Good news about Broadwell. It sounds something like the formula we used on Ivy-Bridge. It would be good to verify that the formula is correct on a variety of codes comparing SDE and the FP counter formula (particularly highly vectorized codes. I'm pretty sure your forumula is wrong since it counts FMA as 1 INST_RETIRED, but it is not just FMA counting that goes awry). that's how we discovered counting errors on the Cray XC30 platforms. We've had counting errors for FP on Intel since Nehalem.
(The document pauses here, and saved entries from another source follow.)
<file path="src/rtl/wb_mailbox_if.sv">
// wb_mailbox_if: Wishbone classic bus bundle between the Caravel host and the mailbox
interface wb_mailbox_if;
  logic        wbs_cyc_i;
  logic        wbs_stb_i;
  logic        wbs_we_i;
  logic [3:0]  wbs_sel_i;
  logic [31:0] wbs_adr_i;
  logic [31:0] wbs_dat_i;
  logic        wbs_ack_o;
  logic [31:0] wbs_dat_o;
  modport master (
    output wbs_cyc_i, wbs_stb_i, wbs_we_i, wbs_sel_i, wbs_adr_i, wbs_dat_i,
    input  wbs_ack_o, wbs_dat_o
  );
  modport slave (
    input  wbs_cyc_i, wbs_stb_i, wbs_we_i, wbs_sel_i, wbs_adr_i, wbs_dat_i,
    output wbs_ack_o, wbs_dat_o
  );
endinterface

</file>
<file path="src/rtl/wb_mailbox.sv">
// wb_mailbox: Wishbone byte mailbox between Caravel host and AS2650 core; IRQ logic built only with `WB_MAILBOX_IRQ_EN
module wb_mailbox #(
  parameter logic [31:0] BASE_ADDR = 32'h3000_0000,
  parameter int          DEPTH     = 4
) (
  input  logic        wb_clk_i,
  input  logic        wb_rst_i,
  wb_mailbox_if.slave wb,
  output logic [7:0]  h2c_data,
  output logic        h2c_valid,
  input  logic        h2c_ready,
  input  logic [7:0]  c2h_data,
  input  logic        c2h_valid,
  output logic        c2h_ready,
  output logic        irq_o
);
  localparam int AW = $clog2(DEPTH);
  localparam int CW = AW + 1;
  localparam logic [CW-1:0] FULL = CW'(DEPTH);
  logic [7:0]    h2c_mem [DEPTH];
  logic [7:0]    c2h_mem [DEPTH];
  logic [AW-1:0] h2c_wp, h2c_rp, c2h_wp, c2h_rp;
  logic [CW-1:0] h2c_cnt, c2h_cnt, h2c_cnt_nx, c2h_cnt_nx;
  logic          ack, done, req, fire, wr, rd, flush;
  logic          h2c_full, h2c_push, h2c_pop, h2c_push_ok;
  logic          c2h_nf, c2h_ne, c2h_push, c2h_pop;
  logic          ovf, unf, ie;
  logic [1:0]    rs;
  logic [31:0]   status, rdata, dat_q;
  logic          unused_ok;
  assign rs   = wb.wbs_adr_i[3:2];
  assign req  = wb.wbs_cyc_i & wb.wbs_stb_i & (wb.wbs_adr_i[31:4] == BASE_ADDR[31:4]);
  // done holds off a second service while the master keeps the same request up
  assign fire  = req & ~ack & ~done;
  assign wr    = fire & wb.wbs_we_i;
  assign rd    = fire & ~wb.wbs_we_i;
  assign flush = wr & (rs == 2'd2) & wb.wbs_dat_i[1];
  assign h2c_full    = h2c_cnt == FULL;
  assign h2c_valid   = h2c_cnt != '0;
  assign h2c_data    = h2c_mem[h2c_rp];
  assign h2c_push    = wr & (rs == 2'd0) & wb.wbs_sel_i[0];
  assign h2c_pop     = h2c_valid & h2c_ready;
  assign h2c_push_ok = h2c_push & (~h2c_full | h2c_pop);
  assign c2h_ready   = c2h_nf;
  assign c2h_ne      = c2h_cnt != '0;
  assign c2h_push    = c2h_valid & c2h_nf;
  assign c2h_pop     = rd & (rs == 2'd0) & c2h_ne;
  assign h2c_cnt_nx  = flush ? '0 : h2c_cnt + CW'(h2c_push_ok) - CW'(h2c_pop);
  assign c2h_cnt_nx  = flush ? '0 : c2h_cnt + CW'(c2h_push) - CW'(c2h_pop);
  assign status = {12'b0, 4'(h2c_cnt), 4'b0, 4'(c2h_cnt), 3'b0, unf, ovf, ~h2c_valid, h2c_full, c2h_ne};
  always_comb
    rdata = rs == 2'd0 ? {24'b0, c2h_ne ? c2h_mem[c2h_rp] : 8'h00}
          : rs == 2'd1 ? status
          : rs == 2'd2 ? {31'b0, ie}
          : 32'b0;
  assign wb.wbs_ack_o = ack;
  assign wb.wbs_dat_o = dat_q;
  assign unused_ok = &{1'b0, wb.wbs_adr_i[1:0], wb.wbs_sel_i[3:1], wb.wbs_dat_i[31:5], wb.wbs_dat_i[2]};
  always_ff @(posedge wb_clk_i)
    if (wb_rst_i) begin
      ack    <= 1'b0;
      done   <= 1'b0;
      dat_q  <= '0;
      ovf    <= 1'b0;
      unf    <= 1'b0;
      c2h_nf <= 1'b1;
    end else begin
      ack    <= fire;
      done   <= req & (ack | done);
      dat_q  <= rd ? rdata : '0;
      ovf    <= (ovf & ~(wr & (rs == 2'd1) & wb.wbs_dat_i[3])) | (h2c_push & h2c_full & ~h2c_pop);
      unf    <= (unf & ~(wr & (rs == 2'd1) & wb.wbs_dat_i[4])) | (rd & (rs == 2'd0) & ~c2h_ne);
      c2h_nf <= c2h_cnt_nx != FULL;
    end
  always_ff @(posedge wb_clk_i)
    if (wb_rst_i) begin
      for (int i = 0; i < DEPTH; i++) begin
        h2c_mem[i] <= '0;
        c2h_mem[i] <= '0;
      end
      h2c_wp  <= '0;
      h2c_rp  <= '0;
      c2h_wp  <= '0;
      c2h_rp  <= '0;
      h2c_cnt <= '0;
      c2h_cnt <= '0;
    end else begin
      if (!flush && h2c_push_ok) h2c_mem[h2c_wp] <= wb.wbs_dat_i[7:0];
      if (!flush && c2h_push) c2h_mem[c2h_wp] <= c2h_data;
      h2c_wp  <= flush ? '0 : h2c_wp + AW'(h2c_push_ok);
      h2c_rp  <= flush ? '0 : h2c_rp + AW'(h2c_pop);
      c2h_wp  <= flush ? '0 : c2h_wp + AW'(c2h_push);
      c2h_rp  <= flush ? '0 : c2h_rp + AW'(c2h_pop);
      h2c_cnt <= h2c_cnt_nx;
      c2h_cnt <= c2h_cnt_nx;
    end
`ifdef WB_MAILBOX_IRQ_EN
  always_ff @(posedge wb_clk_i)
    if (wb_rst_i) begin
      ie    <= 1'b0;
      irq_o <= 1'b0;
    end else begin
      if (wr && rs == 2'd2) ie <= wb.wbs_dat_i[0];
      irq_o <= ie & c2h_ne;
    end
`else
  assign ie    = 1'b0;
  assign irq_o = 1'b0;
`endif
endmodule

</file>
<file path="src/flat_wrapper.sv">
// flat-port wrapper written by rule: the top's interface ports become plain ports
module wb_mailbox_flat 
#(
  parameter logic [31:0] BASE_ADDR = 32'h3000_0000,
  parameter int          DEPTH     = 4
)
  (wb_clk_i, wb_rst_i, h2c_data, h2c_valid, h2c_ready, c2h_data, c2h_valid, c2h_ready, irq_o, wb_wbs_cyc_i, wb_wbs_stb_i, wb_wbs_we_i, wb_wbs_sel_i, wb_wbs_adr_i, wb_wbs_dat_i, wb_wbs_ack_o, wb_wbs_dat_o);
  wb_mailbox_if wb_i ();
  input  logic wb_clk_i;
  input  logic wb_rst_i;
  output logic [7:0] h2c_data;
  output logic h2c_valid;
  input  logic h2c_ready;
  input  logic [7:0] c2h_data;
  input  logic c2h_valid;
  output logic c2h_ready;
  output logic irq_o;
  input wire logic [$bits(wb_i.wbs_cyc_i)-1:0] wb_wbs_cyc_i;
  input wire logic [$bits(wb_i.wbs_stb_i)-1:0] wb_wbs_stb_i;
  input wire logic [$bits(wb_i.wbs_we_i)-1:0] wb_wbs_we_i;
  input wire logic [$bits(wb_i.wbs_sel_i)-1:0] wb_wbs_sel_i;
  input wire logic [$bits(wb_i.wbs_adr_i)-1:0] wb_wbs_adr_i;
  input wire logic [$bits(wb_i.wbs_dat_i)-1:0] wb_wbs_dat_i;
  output wire logic [$bits(wb_i.wbs_ack_o)-1:0] wb_wbs_ack_o;
  output wire logic [$bits(wb_i.wbs_dat_o)-1:0] wb_wbs_dat_o;
  assign wb_i.wbs_cyc_i = wb_wbs_cyc_i;
  assign wb_i.wbs_stb_i = wb_wbs_stb_i;
  assign wb_i.wbs_we_i = wb_wbs_we_i;
  assign wb_i.wbs_sel_i = wb_wbs_sel_i;
  assign wb_i.wbs_adr_i = wb_wbs_adr_i;
  assign wb_i.wbs_dat_i = wb_wbs_dat_i;
  assign wb_wbs_ack_o = wb_i.wbs_ack_o;
  assign wb_wbs_dat_o = wb_i.wbs_dat_o;
  wb_mailbox #(.BASE_ADDR(BASE_ADDR), .DEPTH(DEPTH)) u_core (.wb_clk_i(wb_clk_i), .wb_rst_i(wb_rst_i), .wb(wb_i), .h2c_data(h2c_data), .h2c_valid(h2c_valid), .h2c_ready(h2c_ready), .c2h_data(c2h_data), .c2h_valid(c2h_valid), .c2h_ready(c2h_ready), .irq_o(irq_o));
endmodule
</file>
As to sampling vs counting, this is precisely what I need and exactly what is not working for me. I have been having discussions with Dmitry about what is and is not possible. While VTune responds to the ittnotify calls, it seems emon ignores __pause and __start. I have verified this with a few benchmark programs. Hence I can't attach performance to code regions, and my uncore counters are swamped by warm-up traffic.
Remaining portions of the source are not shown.